#### [AIM OF THE EXERCISE]
Only one stretch of the records below is wanted: the lines from the one holding "Sink Count: 18" through the one holding "global routing: 31". Return it exactly, both ends included.

Content starts

## src/rtl/adc_frame_pkg.sv

```systemverilog
// Shared types and constants for the ADC frame aligner.
// Holds the FSM state encoding, lane/sample widths and the default frame pattern.
package adc_frame_pkg;

  typedef enum logic [1:0] {
    ST_SETTLE,
    ST_CHECK,
    ST_SLIP,
    ST_LOCKED
  } state_e;

  localparam int LANE_W   = 8;
  localparam int SAMPLE_W = 2 * LANE_W;

  localparam logic [LANE_W-1:0] DEFAULT_FRAME_PATTERN = 8'hF0;

endpackage

```

## src/rtl/adc_frame_aligner_sample_interleave.sv

```systemverilog
// Pure bit mapping of the two DDR lane words into one ADC sample.
// Lane A carries the odd sample bits and lane B the even ones.
module sample_interleave
  import adc_frame_pkg::*;
(
  input  logic [LANE_W-1:0]   lane_a_i,
  input  logic [LANE_W-1:0]   lane_b_i,
  output logic [SAMPLE_W-1:0] sample_o
);

  for (genvar i = 0; i < LANE_W; i++) begin : g_bit
    assign sample_o[2*i+1] = lane_a_i[i];
    assign sample_o[2*i]   = lane_b_i[i];
  end

endmodule

```

## src/rtl/adc_frame_aligner.sv

```systemverilog
// Frame-clock alignment FSM for the 2-lane ADC ISERDES capture path.
// Slips the ISERDES until the frame word matches, then emits qualified samples.
module adc_frame_aligner
  import adc_frame_pkg::*;
#(
  parameter logic [LANE_W-1:0] FRAME_PATTERN = DEFAULT_FRAME_PATTERN,
  parameter int                SETTLE_CYCLES = 4,
  parameter int                LOCK_COUNT    = 16,
  parameter int                MISS_LIMIT    = 4
) (
  input  logic                sample_clk,
  input  logic                reset_n,
  input  logic [LANE_W-1:0]   frame_word,
  input  logic [LANE_W-1:0]   lane_a,
  input  logic [LANE_W-1:0]   lane_b,
  input  logic                realign,
  output logic                bitslip,
  output logic                locked,
  output logic [SAMPLE_W-1:0] sample,
  output logic                sample_valid,
  output logic [2:0]          slip_count,
  output logic                align_err
);

  localparam logic [3:0] SETTLE_INIT = 4'(SETTLE_CYCLES);
  localparam logic [7:0] LOCK_LAST   = 8'(LOCK_COUNT);
  localparam logic [7:0] MISS_LAST   = 8'(MISS_LIMIT);

  state_e              state_q;
  logic [3:0]          settle_q;
  logic [7:0]          match_q;
  logic [7:0]          miss_q;
  logic [2:0]          slip_cnt_q;
  logic                align_err_q;
  logic                bitslip_q;
  logic                locked_q;
  logic                valid_q;
  logic [SAMPLE_W-1:0] sample_q;

  logic [SAMPLE_W-1:0] sample_d;
  logic                match_d;

  assign match_d = (frame_word == FRAME_PATTERN);

  sample_interleave u_interleave (
    .lane_a_i (lane_a),
    .lane_b_i (lane_b),
    .sample_o (sample_d)
  );

  always_ff @(posedge sample_clk or negedge reset_n) begin
    if (!reset_n) begin
      state_q     <= ST_SETTLE;
      settle_q    <= SETTLE_INIT;
      match_q     <= '0;
      miss_q      <= '0;
      slip_cnt_q  <= '0;
      align_err_q <= 1'b0;
      bitslip_q   <= 1'b0;
      locked_q    <= 1'b0;
      valid_q     <= 1'b0;
      sample_q    <= '0;
    end else begin
      bitslip_q <= 1'b0;
      locked_q  <= (state_q == ST_LOCKED);
      valid_q   <= (state_q == ST_LOCKED) && match_d;
      sample_q  <= sample_d;

      // realign wins over everything, including the cycle that would have slipped
      if (realign) begin
        state_q     <= ST_SETTLE;
        settle_q    <= SETTLE_INIT;
        match_q     <= '0;
        miss_q      <= '0;
        slip_cnt_q  <= '0;
        align_err_q <= 1'b0;
      end else begin
        unique case (state_q)
          ST_SETTLE: begin
            if (settle_q <= 4'd1) begin
              state_q <= ST_CHECK;
              match_q <= '0;
            end else begin
              settle_q <= settle_q - 4'd1;
            end
          end
          ST_CHECK: begin
            if (match_d) begin
              if (match_q + 8'd1 == LOCK_LAST) begin
                state_q <= ST_LOCKED;
                miss_q  <= '0;
              end else begin
                match_q <= match_q + 8'd1;
              end
            end else begin
              match_q <= '0;
              state_q <= ST_SLIP;
            end
          end
          ST_SLIP: begin
            // pulse leaves with the SLIP->SETTLE transition so realign can still veto it
            bitslip_q  <= 1'b1;
            slip_cnt_q <= slip_cnt_q + 3'd1;
            if (slip_cnt_q == 3'd7) begin
              align_err_q <= 1'b1;
            end
            state_q  <= ST_SETTLE;
            settle_q <= SETTLE_INIT;
          end
          ST_LOCKED: begin
            if (match_d) begin
              miss_q <= '0;
            end else if (miss_q + 8'd1 == MISS_LAST) begin
              state_q <= ST_CHECK;
              match_q <= '0;
            end else begin
              miss_q <= miss_q + 8'd1;
            end
          end
          default: begin
            state_q  <= ST_SETTLE;
            settle_q <= SETTLE_INIT;
          end
        endcase
      end
    end
  end

  assign bitslip      = bitslip_q;
  assign locked       = locked_q;
  assign sample       = sample_q;
  assign sample_valid = valid_q;
  assign slip_count   = slip_cnt_q;
  assign align_err    = align_err_q;

endmodule

```

## config.mk

```make
export PLATFORM = sky130hd
export DESIGN_NAME = adc_frame_aligner
export DESIGN_NICKNAME = d
export VERILOG_FILES = /design/src/rtl/adc_frame_pkg.sv /design/src/rtl/adc_frame_aligner_sample_interleave.sv /design/src/rtl/adc_frame_aligner.sv
export SDC_FILE = /design/constraint.sdc
export NUM_CORES = 1
export LEC_CHECK = 0
export ABC_AREA = 1
export CORE_MARGIN = 10
export CORE_UTILIZATION = 35
export DETAILED_ROUTE_END_ITERATION = 10
export PLACE_DENSITY = 0.64
export REMOVE_ABC_BUFFERS = 1
export SYNTH_ARGS = -nofsm -noshare
export SYNTH_HDL_FRONTEND = slang
export SYNTH_HIERARCHICAL = 1
export SYNTH_SLANG_ARGS = --single-unit
export TNS_END_PERCENT = 5
```

## constraint.sdc

```tcl
create_clock -name sample_clk -period 2.6 [get_ports sample_clk]
set_input_delay 0.39 -clock sample_clk [delete_from_list [all_inputs] [get_ports sample_clk]]
set_output_delay 0.39 -clock sample_clk [all_outputs]
set_load 0.02 [all_outputs]
```
File: config.mk
export PLATFORM = sky130hd
export DESIGN_NAME = rtl_cnt_dn_bk
export DESIGN_NICKNAME = d
export VERILOG_FILES = /design/src/rtl/rtl_cnt_dn_bk.sv
export SDC_FILE = /design/constraint.sdc
export NUM_CORES = 1
export LEC_CHECK = 0
export BUFFER_PORTS_ARGS = -buffer_cell sky130_fd_sc_hd__buf_2
export CAP_MARGIN = 30
export CORE_MARGIN = 2
export CORE_UTILIZATION = 46
export DETAILED_ROUTE_END_ITERATION = 12
export PLACE_DENSITY = 0.87
export SETUP_SLACK_MARGIN = 0.5
export SYNTH_ARGS = -nofsm -noshare
export SYNTH_HDL_FRONTEND = slang
export SYNTH_SLANG_ARGS = --single-unit
File: constraint.sdc
create_clock -name clk -period 2.65 [get_ports clk]
set_clock_uncertainty 0.05 [all_clocks]
set_input_delay 0.53 -clock clk [delete_from_list [all_inputs] [get_ports clk]]
set_output_delay 0.53 -clock clk [all_outputs]
set_load 0.02 [all_outputs]
File: src/rtl/rtl_cnt_dn_bk.sv
// Loadable N-bit down-counter, borrow-in/borrow-out, Brent-Kung prefix borrow detect.
// Latency: 1 cycle from load/bin at an edge to cnt/bout after that edge.
// Backpressure: none; bin is the decrement enable and bout chains into the next stage's bin.
//
// Ports:
//   clk    in   rising-edge clock
//   reset  in   asynchronous active-high reset (cnt = 0, bout = 0)
//   load   in   synchronous load strobe, wins over bin
//   din    in   [N-1:0] load value
//   bin    in   borrow-in, subtract 1 when high
//   cnt    out  [N-1:0] registered count
//   bout   out  registered borrow-out, one-cycle pulse on the 0 -> all-ones wrap
module rtl_cnt_dn_bk #(
   parameter int N = 17
) (
   input  logic         clk,
   input  logic         reset,
   input  logic         load,
   input  logic [N-1:0] din,
   input  logic         bin,
   output logic [N-1:0] cnt,
   output logic         bout
);

   localparam int LV = $clog2(N);

   // Brent-Kung prefix AND: result bit j = AND of g[0..j].
   // The up-sweep builds complete prefixes at positions 2^m - 1 and partial
   // block ANDs elsewhere; the down-sweep fills the remaining positions.
   // Positions >= N simply do not exist, so non-power-of-two widths fall out
   // of the loop bounds. Each level touches a position at most once and its
   // source is never written on the same level, so in-place update keeps the
   // tree shape (LV up levels + LV-1 down levels).
   function automatic logic [N-1:0] bk_prefix(input logic [N-1:0] g);
      logic [N-1:0] v;
      v = g;
      for (int l = 1; l <= LV; l++) begin
         for (int j = 0; j < N; j++) begin
            if (((j + 1) % (1 << l)) == 0) begin
               v[j] = v[j] & v[j - (1 << (l - 1))];
            end
         end
      end
      for (int l = LV - 1; l >= 1; l--) begin
         for (int j = 0; j < N; j++) begin
            if ((((j + 1) % (1 << l)) == (1 << (l - 1))) && (j >= (1 << l))) begin
               v[j] = v[j] & v[j - (1 << (l - 1))];
            end
         end
      end
      return v;
   endfunction

   // z[i] is high when every bit below i is zero, i.e. bit i flips on a decrement.
   logic [N:0]   z;
   logic [N-1:0] cnt_nxt;
   logic         brw;

   always_comb begin
      z       = {bk_prefix(~cnt), 1'b1};
      cnt_nxt = cnt ^ ({N{bin}} & z[N-1:0]);
      brw     = bin & z[N];
   end

   // With bin low, cnt_nxt == cnt and brw == 0, so the hold case needs no branch.
   always_ff @(posedge clk or posedge reset) begin
      if (reset) begin
         cnt  <= '0;
         bout <= 1'b0;
      end else if (load) begin
         cnt  <= din;
         bout <= 1'b0;
      end else begin
         cnt  <= cnt_nxt;
         bout <= brw;
      end
   end

endmodule

==> results by group, run 1 <==
Floorplan
  • Die H: 49.53 um
  • Initial Utilization: 48.60%
  • I/O Pins: 39
  • Number of core rows: 16
  • Die area: 0.002453 sq mm
  • Core box area: 0.001962 sq mm
  • Die Width: 49.53 um

Critical path
  • Critical Path Slowest Stage Cell: or4_4
  • Worst R2R Setup Slack: 0.44 ns
  • Sequence of cells on the critical path: or4_4 > buf_4 > or3_4 > or4_1 > a31oi_1
  • CP max stage delay: 0.55 ns
  • Crit path launch: cnt[6]$_DFF_PP0_
  • Reg2reg start: cnt[6]$_DFF_PP0_
  • Crit Path Category: register to register
  • CP endpoint kind: register
  • CP max FO: 5
  • FF-to-FF path depth: 5
  • Worst setup endpoint: cnt[13]$_DFF_PP0_
  • Critical R2R Capture: cnt[13]$_DFF_PP0_
  • CP Launch Type: register
  • Required time worst endpoint: 2.81 ns
  • Worst Path Arrival: 2.37 ns

STA
  • Final WS setup: 0.4431 ns
  • Tmin final: 2.207 ns
  • Final number of setup-violating endpoints: 0
  • RSZ-0062 raised after global routing: true
  • Worst-margin pin slew: 0.6936 ns
  • Period utilization: 83.28%
  • Max-slew violations: 0
  • Worst slew margin: 53.71%
  • Sum Neg Setup Slack: 0 ns
  • Final hold violation count: 0
  • FMAX: 453.1 MHz

Routing
  • Top Metal Used: met4
  • Vias/cell: 5.522
  • TritonRoute pass-1 iters: 4
  • Remaining DRCs: 0
  • Routed wl met2: 1388 um
  • Antenna Nets Post-Route: 0
  • Final Routed Wirelength: 2661 um
  • WL met1: 1056 um
  • Post-DR wirelength/cell: 14.95 um
  • Via count: 983
  • Drt first-iter violations: 28
  • Met3 Wirelength: 125 um

Layout
  • ANT cells: 0
  • Share of layout cells above drive strength 1: 43.71%
  • # nets final: 174
  • Post-route design area: 0.001308 sq mm
  • Post-Route Utilization: 66.65%
  • Fin cells: 178
  • Syn-to-layout area delta: 37.14%

Placed design
  • Post-Place Cell Area: 0.001170 sq mm
  • Buffers on Ports: 38
  • GP Congestion: 0.7891
  • DP HPWL: 1703 um
  • Pre-CTS WS: 0.3980 ns
  • Inst Count DP: 164

Clocking
  • CTS Buffer Depth: 2
  • TritonCTS Buffers: 3
  • Sink Count: 18
  • CTS HTree Levels: 1
  • Worst-skew pair later-pin latency: 0.29 ns
  • Clock transition at path regs: 0.11 ns
  • TritonCTS clock tree: yes
  • Hold buffer count at CTS: 0
  • Clock Root Buffer: clkbuf_4

Global route
  • First-pass GRT wire length: 4160 um
  • Initial antenna violation count: 0
  • Largest net degree at the start of global routing: 31
  • Tot GR Track Use: 22.04%
  • Vias in the first global route: 933
  • Overflow after GRT: 0

Yosys
  • Mux cell area share after synthesis: 0%
  • Net Count, Synth: 126
  • Synth Area in Compound Gates: 15.75%
  • Post-Synth XOR/XNOR Area: 8.268%
  • Synth area leader: dfrtp_1
  • Post-synthesis sequential area ratio: 47.24%
  • Synthesized area per cell: 9.167 sq um
  • Gate Count Post-Synth: 104
  • Largest family of logic cells by synthesized area: simple AND/OR/NAND/NOR gates
  • Mapped cell area: 953.4 sq um
  • Synth top area share: 47.24%
  • Netlist cell types: 24
  • Simple-gate share of the synthesized area: 23.36%
  • Synth warnings: 0
  • Synth top area cells: dfrtp_1 (47%), xnor2_1 (7.3%), o21ai_0 (6.8%), nand2_1 (4.7%), nor4_1 (3.9%)
  • Post-Synth Adder-Cell Area: 1.312%
  • #FFs+latches synth: 18

Power and ir drop
  • Sw Share: 33.68%
  • NetSw: 225.6 uW
  • Clock group share of total power: 21.1%
  • Combinational Power Share: 28.3%
  • Sequential share of power: 50.6%
  • Maximum vdd drop: 0.3229 mV
  • Leakage: 0.5818 nW
  • Pwr Density: 512.2 mW/mm^2
  • Cell Int Power: 444.1 uW

Outcome
  • Status: completed

Worst hold path
  • Worst hold path class: primary input to asynchronous set/reset pin

Flow run
  • Max-cap viol count: 0
## cells by family after synthesis
family	after synthesis
AO/OA/AOI/OAI	25
flip-flops	18
buffers and inverters	10
XOR/XNOR	9
adder cells (fa/ha/maj)	1
AND/OR/NAND/NOR	41
## registers in the layout, summed over array words and instances (netlist names)
register  flops
cnt          17
bout          1
## worst max-delay path, delay by kind of cell (launching register included)
| kind | cells | cell delay (ns) |
|---|---|---|
| simple gates | 3 | 1.30 |
| compound gates | 1 | 0.19 |
| flops | 1 | 0.43 |
| buf+inv | 1 | 0.16 |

Content ends

#### [EXERCISE RESULT]
  • Sink Count: 18
  • CTS HTree Levels: 1
  • Worst-skew pair later-pin latency: 0.29 ns
  • Clock transition at path regs: 0.11 ns
  • TritonCTS clock tree: yes
  • Hold buffer count at CTS: 0
  • Clock Root Buffer: clkbuf_4

Global route
  • First-pass GRT wire length: 4160 um
  • Initial antenna violation count: 0
  • Largest net degree at the start of global routing: 31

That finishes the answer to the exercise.